Discuss as:

The science of baseball stats

 NIST / Notre Dame A wind-tunnel test shows  the turbulent air flow  around a baseball.

Was there ever a team sport better-suited for statistical modeling than baseball? The heart of the game involves one pitcher vs. one batter at a time, allowing for a dizzying array of individual statistics. The regular season, as well as the typical player's career, will generally last long enough to build up an encyclopedia's worth of those statistics.

No wonder so many statisticians and physicists love to theorize about the game's winning factors - and no wonder new statistics are being created on a regular basis.

Batting averages and earned-run averages were just the start: Nowadays, you can track win shares and win probability, defense-independent ERA and range factor. But there's always a farther frontier for baseball analysis, and a couple of new twists came to light at last month's annual meeting of the American Association for the Advancement of Science.

As Major League Baseball kicks off the new season this week, here are a few Web links you just might get a kick out of - even if you're not a fan of the game:

SAFE or out?
The University of Pennsylvania's Shane Jensen caused a stir with his proposed method for judging fielding performance, involving a new statistic called spatial aggregate fielding evaluation, or SAFE.

"Things like hitting or pitching are a little bit easier to quantify ... because they're easy to tabulate. There's a finite number of outcomes," Jensen said. "Fileding is a much more challenging endeavor because you're trying to estimate people ranging toward a ball in play on a continuous surface."

SAFE uses mathematical modeling to determine the "overall measure of fielding quality" for each player in the 2002-2005 period - that is, how many runs each fielder saved or cost his team over the course of a season. The stir came about when Jensen noted that Yankees star shortstop Derek Jeter ended up rated as one of the worst fielders in the majors.

That sparked some choice headlines in the home of the Red Sox, the Yankees' archrivals: The Boston Herald headlined its blog item "Science Proves Derek Jeter Does Indeed STINK." Of course, Jeter's spot is still safe - if not because of his fielding, then because of his hitting and his history. Nevertheless,  Baseball Musings' David Pinto explained that statistics like SAFE could make a difference when it comes time to evaluate trades and negotiate contracts.

"You're spending money, where can you get the runs?" Pinto said. "If we do fielding better than we've done in the past, here's a way of saying, 'Oh, I can have an edge over some other team by knowing that this person can save me 10 runs.' And 10 runs is usually a win."

The model manager
OK then, how do you evaluate the contribution of the team manager? Swarthmore College's Steve Wang delved into the machinations of managers - how long they left their starting pitchers in the game, for example, or how many different lineups they used in the course of a season.

"Certain styles might be more effective with certain kinds of teams," he explained in a news release about his research. "A manager who prefers to stay with his starters might be best suited for a team with veteran starting pitching, whereas a team with fragile young arms might do best with a manager who uses his bullpen aggressively."

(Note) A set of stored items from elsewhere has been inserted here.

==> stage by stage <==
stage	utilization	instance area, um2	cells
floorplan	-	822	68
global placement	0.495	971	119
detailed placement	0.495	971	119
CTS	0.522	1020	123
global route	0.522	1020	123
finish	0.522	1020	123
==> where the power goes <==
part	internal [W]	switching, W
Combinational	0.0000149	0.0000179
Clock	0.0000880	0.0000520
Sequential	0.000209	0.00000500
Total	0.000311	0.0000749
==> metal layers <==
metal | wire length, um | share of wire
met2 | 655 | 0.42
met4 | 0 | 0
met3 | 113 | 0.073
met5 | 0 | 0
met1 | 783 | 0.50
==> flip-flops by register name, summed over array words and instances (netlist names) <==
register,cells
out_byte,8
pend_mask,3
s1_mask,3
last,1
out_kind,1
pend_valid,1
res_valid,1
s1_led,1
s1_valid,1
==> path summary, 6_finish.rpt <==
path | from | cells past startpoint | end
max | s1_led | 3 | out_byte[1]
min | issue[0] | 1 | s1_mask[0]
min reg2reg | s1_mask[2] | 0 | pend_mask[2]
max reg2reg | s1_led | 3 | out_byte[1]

Wang grouped managers together into clusters, based on the similarities he saw in the statistics. Last year's division-leading managers in the American League - the Red Sox's Terry Francona, the Angels' Mike Scioscia and the Indians' Eric Wedge - clustered together as moderate managers in the pitching-related categories. They didn't get too hot about their pitchers, nor did they play things too cool. But in a follow-up e-mail, Wang cautioned that you can't read too much into that.

"I would be hesitant to put too much weight on that conclusion," he told me, "since I was not systematically looking for such correlations, and it's also not clear which way the cause-and-effect runs (i.e., whether being moderate causes success, or whether being successful enables the manager to be moderate, or yet some other relationship)."

Statistics vs. steroids?
A similar caveat would apply when considering whether statistics could be used to sniff out steroids. Jensen said it would be "incredibly difficult to infer any causation from a statistical analysis."

In an analysis written for The New York Times, Jensen and three of his colleagues at Penn take a look at the Roger Clemens steroid case and confirm that there was something definitely unusual about the pitcher's late-career surge. However, it would be impossible to attribute the surge definitively to steroid use, they said.

Part of the problem is that the information about steroid use in the majors is so murky. Perhaps if the players who used steroids could detail exactly when they used them - say, as part of an amnesty program - statisticians could check for correlations in the performance data.

"I think we can look for people who we might want to test more," Pinto said. "I think if we now see someone in their 30s having a huge career surge, that should raise a red flag. It can happen, but if it happens over two or three years, I might want to test him every month rather than twice a year."